Using the data beneath this instruction, retype only the lines from the one that contains "export SLEW_MARGIN = 20" down to the one that contains "nlayers <= 3'd0;", both included, exactly as they appear.

DATA FOR ANALYSIS.
= = = = = = =

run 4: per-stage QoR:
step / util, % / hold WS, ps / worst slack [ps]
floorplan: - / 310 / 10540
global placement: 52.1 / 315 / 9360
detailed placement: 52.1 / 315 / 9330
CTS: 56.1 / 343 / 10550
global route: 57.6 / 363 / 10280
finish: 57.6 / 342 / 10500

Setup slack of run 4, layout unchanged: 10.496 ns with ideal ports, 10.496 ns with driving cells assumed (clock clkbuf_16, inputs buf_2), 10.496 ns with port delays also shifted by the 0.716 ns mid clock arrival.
Source: an optimization exercise on an open RTL-to-GDS flow (aim: small area and a short achievable clock period). Production flows keep margins and buffers that such runs may drop. Function was checked by simulation only, so behaviour that the tests miss may differ from the original.

--- flow/run.sh ---
#!/bin/bash
# The standard layout (the standard.sh, unchanged synthesis and steps),
# with one change: the port buffers that global placement inserts are
# sky130_fd_sc_hd__buf_2 instead of the default pick (a slow delay buffer),
# so paths from the inputs and to the outputs are shorter.
set -euo pipefail
bash standard.sh "BUFFER_PORTS_ARGS=-buffer_cell sky130_fd_sc_hd__buf_2" finish 2>&1 | tee standard.log
--- standard.sh ---
#!/bin/bash
# synth_recipe.tcl (not shown) runs the flow's synth.tcl, then flattens the netlist and writes it again
# the make line also repeats each setting of config.mk as NAME=value (left out here)
make -C /OpenROAD-flow-scripts/flow DESIGN_CONFIG=/design/flow/config.mk WORK_HOME=/design/flow/orfs CLKGATE_MAP_FILE= SYNTH_SCRIPT=/design/flow/synth_recipe.tcl "${@:-finish}"
--- config.mk ---
export PLATFORM = sky130hd
export DESIGN_NAME = pxp_layer_engine
export DESIGN_NICKNAME = pxp_layer_engine
export VERILOG_FILES = /design/flow/design.v
export SDC_FILE = /design/flow/constraint.sdc
export NUM_CORES = 4
export LEC_CHECK = 0
export CAP_MARGIN = 20
export CORE_MARGIN = 2
export CORE_UTILIZATION = 40
export CTS_BUF_LIST = sky130_fd_sc_hd__clkbuf_16
export CTS_CLUSTER_DIAMETER = 100
export CTS_CLUSTER_SIZE = 25
export SLEW_MARGIN = 20
export SYNTH_HIERARCHICAL = 1
--- constraint.sdc ---
create_clock -name core_clock -period 90.0 [get_ports {clk}]
set_input_delay 18.0000 -clock core_clock [delete_from_list [all_inputs] [get_ports {clk}]]
set_output_delay 18.0000 -clock core_clock [all_outputs]
set_load 0.01 [all_outputs]
--- design.v ---
module pxp_layer_engine (
    input  wire         clk,
    input  wire         rst,
    input  wire         cfg_we,
    input  wire [2:0]   cfg_sel,
    input  wire [39:0]  cfg_data,
    input  wire         in_valid,
    input  wire [159:0] in_pix,
    input  wire [3:0]   in_transp,
    input  wire [3:0]   in_err,
    output wire         out_valid,
    output wire [29:0]  out_pix,
    output wire         out_err
);
    localparam NL = 4;
    reg        l_en      [0:NL-1];
    reg        l_premult [0:NL-1];
    reg [1:0]  l_key     [0:NL-1];
    reg        l_invert  [0:NL-1];
    reg [1:0]  l_keylay  [0:NL-1];
    reg [9:0]  l_global  [0:NL-1];
    reg [9:0]  l_clip_lo [0:NL-1];
    reg [9:0]  l_clip_hi [0:NL-1];
    reg [29:0] bg;
    reg [2:0]  nlayers;
    integer i;
    always @(posedge clk) begin
        if (rst) begin
            for (i = 0; i < NL; i = i + 1)
                l_en[i] <= 1'b0;
            bg      <= {10'd64, 10'd512, 10'd512};
            nlayers <= 3'd0;
        end else if (cfg_we) begin
            if (cfg_sel < NL) begin
                l_en[cfg_sel[1:0]] <= cfg_data[39];
            end else if (cfg_sel == 3'd4) begin
                bg      <= cfg_data[29:0];
                nlayers <= (cfg_data[32:30] > NL) ? NL[2:0] : cfg_data[32:30];
            end
        end
    end
    always @(posedge clk) begin
        if (cfg_we && cfg_sel < NL) begin
            l_premult[cfg_sel[1:0]] <= cfg_data[38];
            l_key[cfg_sel[1:0]]     <= cfg_data[37:36];
            l_invert[cfg_sel[1:0]]  <= cfg_data[35];
            l_keylay[cfg_sel[1:0]]  <= cfg_data[33:32];
            l_global[cfg_sel[1:0]]  <= cfg_data[29:20];
            l_clip_lo[cfg_sel[1:0]] <= cfg_data[19:10];
            l_clip_hi[cfg_sel[1:0]] <= cfg_data[9:0];
        end
    end
    function [9:0] clamp10;
        input [10:0] v;
        begin
            if (v < 11'd4)         clamp10 = 10'd4;
            else if (v > 11'd1019) clamp10 = 10'd1019;
            else                   clamp10 = v[9:0];
        end
    endfunction
    function [10:0] divstep;       
        input [9:0] r;
        input       nb;
        input [9:0] d;
        reg   [11:0] t;
        begin
            t = {1'b0, r, nb} - {2'b0, d};
            if (t[11]) divstep = {1'b0, r[8:0], nb};
            else       divstep = {1'b1, t[9:0]};
        end
    endfunction
    function [10:0] radd10;
        input [9:0] x;
        input [9:0] y;
        input       cin;
        reg   [9:0] s;
        reg         c;
        integer     b;
        begin
            c = cin;
            for (b = 0; b < 10; b = b + 1) begin
                s[b] = x[b] ^ y[b] ^ c;
                c    = (x[b] & y[b]) | (x[b] & c) | (y[b] & c);
            end
            radd10 = {c, s};
        end
    endfunction
    reg         r0_v;
    reg [159:0] r0_pix;
    reg [3:0]   r0_tr;
    reg [3:0]   r0_er;
    always @(posedge clk) begin
        if (rst) r0_v <= 1'b0;
        else     r0_v <= in_valid;
        r0_pix <= in_pix;
        r0_tr  <= in_transp;
        r0_er  <= in_err;
    end
    reg [3:0]   act_c;
    reg [9:0]   ys_c  [0:NL-1];
    reg         ka_c  [0:NL-1];
    wire [9:0]  dd    [0:NL-1];    
    wire [9:0]  ddn   [0:NL-1];    
    integer ia;
    always @* begin
        for (ia = 0; ia < NL; ia = ia + 1)
            act_c[ia] = l_en[ia] && (ia < nlayers) && !r0_tr[ia];
    end
    task automatic fixkey;
        input        act;
        input [1:0]  key;
        input [9:0]  alpha;
        input        ka;
        input        le;
        input        ge;
        output       fix;
        output [9:0] kf;
        begin
            fix = 1'b1;
            if (!act)              kf = 10'd0;
            else if (key == 2'd0)  kf = 10'd1023;
            else if (key == 2'd1)  kf = alpha;
            else if (!ka || le)    kf = 10'd0;
            else if (ge)           kf = 10'd1023;
            else begin
                kf  = 10'd0;
                fix = 1'b0;
            end
        end
    endtask
    reg         r1_v, r2_v, r3_v;
    reg [119:0] r1_f, r2_f, r3_f;
    reg [3:0]   r1_act, r2_act, r3_act;
    reg [3:0]   r1_er, r2_er, r3_er;
    always @(posedge clk) begin
        if (rst) begin
            r1_v <= 1'b0; r2_v <= 1'b0; r3_v <= 1'b0;
        end else begin
            r1_v <= r0_v; r2_v <= r1_v; r3_v <= r2_v;
        end
        r1_f   <= {r0_pix[120 +: 30], r0_pix[80 +: 30], r0_pix[40 +: 30], r0_pix[0 +: 30]};
        r2_f   <= r1_f;
        r3_f   <= r2_f;
        r1_act <= act_c;  r2_act <= r1_act;  r3_act <= r2_act;
        r1_er  <= r0_er;  r2_er  <= r1_er;   r3_er  <= r2_er;
    end
    genvar g;
    generate
        for (g = 0; g < NL; g = g + 1) begin : key
            reg [9:0] dd_r;
            always @(posedge clk) dd_r <= l_clip_hi[g] - l_clip_lo[g];
            assign dd[g]  = dd_r;
            assign ddn[g] = ~dd_r;
            always @* begin
                if (l_key[g] == 2'd3) begin
                    ys_c[g] = r0_pix[40*l_keylay[g]+20 +: 10];
                    ka_c[g] = act_c[l_keylay[g]];
                end else begin
                    ys_c[g] = r0_pix[40*g+20 +: 10];
                    ka_c[g] = 1'b1;
                end
            end
            if (g < 2) begin : fast
                reg [9:0]  n, rr, kf, rr2, kk;
                reg [19:0] num;
                reg [10:0] st, st2, st3;
                reg        le, ge, fx;
                reg [3:0]  q1;
                reg [4:0]  q2;
                integer    j, j2;
                reg        s1_fix, s2_fix;
                reg [9:0]  s1_r, s2_r;
                reg [3:0]  s1_q;
                reg [8:0]  s2_q;
                reg [5:0]  s1_n;
                reg        s2_n;
                always @(posedge clk) begin
                    le  = ys_c[g] <= l_clip_lo[g];
                    ge  = ys_c[g] >= l_clip_hi[g];
                    n   = ys_c[g] - l_clip_lo[g];
                    num = {n, 10'd0} - {10'd0, n} + {11'd0, dd[g][9:1]};
                    rr  = num[19:10];
                    for (j = 9; j >= 6; j = j - 1) begin
                        st = divstep(rr, num[j], dd[g]);
                        q1[j-6] = st[10];
                        rr = st[9:0];
                    end
                    fixkey(act_c[g], l_key[g], r0_pix[40*g+30 +: 10], ka_c[g], le, ge, fx, kf);
                    s1_fix <= fx;
                    s1_r   <= fx ? kf : rr;
                    s1_q   <= q1;
                    s1_n   <= num[5:0];
                end
                always @(posedge clk) begin
                    rr2 = s1_r;
                    for (j2 = 5; j2 >= 1; j2 = j2 - 1) begin
                        st2 = divstep(rr2, s1_n[j2], dd[g]);
                        q2[j2-1] = st2[10];
                        rr2 = st2[9:0];
                    end
                    s2_fix <= s1_fix;
                    s2_r   <= s1_fix ? s1_r : rr2;
                    s2_q   <= {s1_q, q2};
                    s2_n   <= s1_n[0];
                end
                always @* begin
                    st3 = divstep(s2_r, s2_n, dd[g]);
                    kk  = s2_fix ? s2_r : {s2_q, st3[10]};
                    k3_c[g] = (l_invert[g] && r2_act[g]) ? ~kk : kk;
                end
            end else begin : slow
                reg [10:0] t, st, t2;
                reg [9:0]  n, kf;
                reg        le, ge, fx;
                wire [9:0] rn_a, r_b, rn_c, r_d, rn_e, rn_f, r_g, rn_h, rn_i, r_j;
                wire       q_a, q_b, q_c, q_d, q_e, q_f, q_g, q_h, q_i, q_j;
                reg [9:0]  nhi_c, nlo_c;
                always @* begin
                    t     = radd10(ys_c[g], ~l_clip_lo[g], 1'b1);
                    n     = t[9:0];
                    t     = radd10(~n, {1'b0, dd[g][9:1]}, 1'b1);
                    nlo_c = t[9:0];
                    st    = radd10(n, 10'h3FF, t[10]);
                    nhi_c = st[9:0];
                end
                pxp_rstep_p u9 (.r(nhi_c), .nb(nlo_c[9]),  .dn(ddn[g]), .q(q_a), .rnn(rn_a));
                pxp_rstep_n u8 (.rn_(rn_a), .nbn(~nlo_c[8]), .d(dd[g]),  .q(q_b), .rn(r_b));
                reg        s1_fix, s2_fix;
                reg [9:0]  s1_r, s2_r;
                reg [1:0]  s1_q;
                reg [4:0]  s2_q;
                reg [7:0]  s1_n;
                reg [4:0]  s2_n;
                always @(posedge clk) begin
                    t2 = radd10(ys_c[g], ~l_clip_lo[g], 1'b1);
                    le = ~t2[10] | (t2[9:0] == 10'd0);
                    t2 = radd10(ys_c[g], ~l_clip_hi[g], 1'b1);
                    ge = t2[10];
                    fixkey(act_c[g], l_key[g], r0_pix[40*g+30 +: 10], ka_c[g], le, ge, fx, kf);
                    s1_fix <= fx;
                    s1_r   <= fx ? kf : r_b;
                    s1_q   <= {q_a, q_b};
                    s1_n   <= nlo_c[7:0];
                end
                pxp_rstep_p u7 (.r(s1_r), .nb(s1_n[7]),   .dn(ddn[g]), .q(q_c), .rnn(rn_c));
                pxp_rstep_n u6 (.rn_(rn_c), .nbn(~s1_n[6]), .d(dd[g]),  .q(q_d), .rn(r_d));
                pxp_rstep_p u5 (.r(r_d),  .nb(s1_n[5]),   .dn(ddn[g]), .q(q_e), .rnn(rn_e));
                reg        s3_fix;
                reg [9:0]  s3_r;
                reg [7:0]  s3_q;
                reg [1:0]  s3_n;
                always @(posedge clk) begin
                    s2_fix <= s1_fix;
                    s2_r   <= s1_fix ? s1_r : ~rn_e;
                    s2_q   <= {s1_q, q_c, q_d, q_e};
                    s2_n   <= s1_n[4:0];
                end
                pxp_rstep_p u4 (.r(s2_r), .nb(s2_n[4]),   .dn(ddn[g]), .q(q_f), .rnn(rn_f));
                pxp_rstep_n u3 (.rn_(rn_f), .nbn(~s2_n[3]), .d(dd[g]),  .q(q_g), .rn(r_g));
                pxp_rstep_p u2 (.r(r_g),  .nb(s2_n[2]),   .dn(ddn[g]), .q(q_h), .rnn(rn_h));
                always @(posedge clk) begin
                    s3_fix <= s2_fix;
                    s3_r   <= s2_fix ? s2_r : ~rn_h;
                    s3_q   <= {s2_q, q_f, q_g, q_h};
                    s3_n   <= s2_n[1:0];
                end
                pxp_rstep_p u1 (.r(s3_r), .nb(s3_n[1]),   .dn(ddn[g]), .q(q_i), .rnn(rn_i));
                pxp_rstep_n u0 (.rn_(rn_i), .nbn(~s3_n[0]), .d(dd[g]),  .q(q_j), .rn(r_j));
                wire [9:0] kk = s3_fix ? s3_r : {s3_q, q_i, q_j};
                always @* k4_c[g] = (l_invert[g] && r3_act[g]) ? ~kk : kk;
            end
        end
    endgenerate
    reg  [9:0] k3_c [0:1];
    reg  [9:0] k4_c [2:3];
    wire [9:0] a0_c;
    pxp_alpha_unit u_a0 (.k(k3_c[0]), .g(l_global[0]), .y(a0_c));
    reg  [9:0] r3_a0, r3_k1;
    reg        r3_e;
    always @(posedge clk) begin
        r3_a0 <= a0_c;
        r3_k1 <= k3_c[1];
        r3_e  <= a0_c != 10'd0 && r2_er[0];
    end
    wire [29:0] bgc = {clamp10({1'b0, bg[29:20]}), clamp10({1'b0, bg[19:10]}),
                       clamp10({1'b0, bg[9:0]})};
    wire [29:0] b1, b2, b3, b4;
    wire [9:0]  a1_c, a2_c, a3_c;
    pxp_blend3 u_l0 (.pm(l_premult[0] & r3_act[0]), .a(r3_a0), .f(r3_f[29:0]), .b(bgc), .y(b1));
    pxp_alpha_unit u_a1 (.k(r3_k1), .g(l_global[1]), .y(a1_c));
    reg         r4_v, r4_e;
    reg [29:0]  r4_b;
    reg [89:0]  r4_f;
    reg [3:1]   r4_act;
    reg [3:2]   r4_er;
    reg [9:0]   r4_a1, r4_k2, r4_k3;
    always @(posedge clk) begin
        if (rst) r4_v <= 1'b0;
        else     r4_v <= r3_v;
        r4_b   <= b1;
        r4_f   <= r3_f[119:30];
        r4_act <= r3_act[3:1];
        r4_er  <= r3_er[3:2];
        r4_a1  <= a1_c;
        r4_e   <= r3_e | (a1_c != 10'd0 && r3_er[1]);
        r4_k2  <= k4_c[2];
        r4_k3  <= k4_c[3];
    end
    pxp_blend3 u_l1 (.pm(l_premult[1] & r4_act[1]), .a(r4_a1), .f(r4_f[29:0]), .b(r4_b), .y(b2));
    pxp_alpha_unit u_a2 (.k(r4_k2), .g(l_global[2]), .y(a2_c));
    reg         r5_v, r5_e;
    reg [29:0]  r5_b;
    reg [59:0]  r5_f;
    reg [3:2]   r5_act;
    reg         r5_er3;
    reg [9:0]   r5_a2, r5_k3;
    always @(posedge clk) begin
        if (rst) r5_v <= 1'b0;
        else     r5_v <= r4_v;
        r5_b   <= b2;
        r5_f   <= r4_f[89:30];
        r5_act <= r4_act[3:2];
        r5_er3 <= r4_er[3];
        r5_a2  <= a2_c;
        r5_e   <= r4_e | (a2_c != 10'd0 && r4_er[2]);
        r5_k3  <= r4_k3;
    end
    pxp_blend3 u_l2 (.pm(l_premult[2] & r5_act[2]), .a(r5_a2), .f(r5_f[29:0]), .b(r5_b), .y(b3));
    pxp_alpha_unit u_a3 (.k(r5_k3), .g(l_global[3]), .y(a3_c));
    reg         r6_v, r6_e, r6_act;
    reg [29:0]  r6_b, r6_f;
    reg [9:0]   r6_a3;
    always @(posedge clk) begin
        if (rst) r6_v <= 1'b0;
        else     r6_v <= r5_v;
        r6_b   <= b3;
        r6_f   <= r5_f[59:30];
        r6_act <= r5_act[3];
        r6_a3  <= a3_c;
        r6_e   <= r5_e | (a3_c != 10'd0 && r5_er3);
    end
    pxp_blend3 u_l3 (.pm(l_premult[3] & r6_act), .a(r6_a3), .f(r6_f), .b(r6_b), .y(b4));
    reg         r7_v, r7_e;
    reg [29:0]  r7_b;
    always @(posedge clk) begin
        if (rst) r7_v <= 1'b0;
        else     r7_v <= r6_v;
        r7_b <= b4;
        r7_e <= r6_e;
    end
    assign out_valid = r7_v;
    assign out_pix   = r7_b;
    assign out_err   = r7_e;
endmodule
module pxp_blend3 (
    input  wire        pm,
    input  wire [9:0]  a,
    input  wire [29:0] f,
    input  wire [29:0] b,
    output wire [29:0] y
);
    pxp_blend_unit u2 (.pm(pm), .a(a), .f(f[29:20]), .b(b[29:20]), .y(y[29:20]));
    pxp_blend_unit u1 (.pm(pm), .a(a), .f(f[19:10]), .b(b[19:10]), .y(y[19:10]));
    pxp_blend_unit u0 (.pm(pm), .a(a), .f(f[9:0]),   .b(b[9:0]),   .y(y[9:0]));
endmodule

= = = = = = =

TASK SOLUTION.
export SLEW_MARGIN = 20
export SYNTH_HIERARCHICAL = 1
--- constraint.sdc ---
create_clock -name core_clock -period 90.0 [get_ports {clk}]
set_input_delay 18.0000 -clock core_clock [delete_from_list [all_inputs] [get_ports {clk}]]
set_output_delay 18.0000 -clock core_clock [all_outputs]
set_load 0.01 [all_outputs]
--- design.v ---
module pxp_layer_engine (
    input  wire         clk,
    input  wire         rst,
    input  wire         cfg_we,
    input  wire [2:0]   cfg_sel,
    input  wire [39:0]  cfg_data,
    input  wire         in_valid,
    input  wire [159:0] in_pix,
    input  wire [3:0]   in_transp,
    input  wire [3:0]   in_err,
    output wire         out_valid,
    output wire [29:0]  out_pix,
    output wire         out_err
);
    localparam NL = 4;
    reg        l_en      [0:NL-1];
    reg        l_premult [0:NL-1];
    reg [1:0]  l_key     [0:NL-1];
    reg        l_invert  [0:NL-1];
    reg [1:0]  l_keylay  [0:NL-1];
    reg [9:0]  l_global  [0:NL-1];
    reg [9:0]  l_clip_lo [0:NL-1];
    reg [9:0]  l_clip_hi [0:NL-1];
    reg [29:0] bg;
    reg [2:0]  nlayers;
    integer i;
    always @(posedge clk) begin
        if (rst) begin
            for (i = 0; i < NL; i = i + 1)
                l_en[i] <= 1'b0;
            bg      <= {10'd64, 10'd512, 10'd512};
            nlayers <= 3'd0;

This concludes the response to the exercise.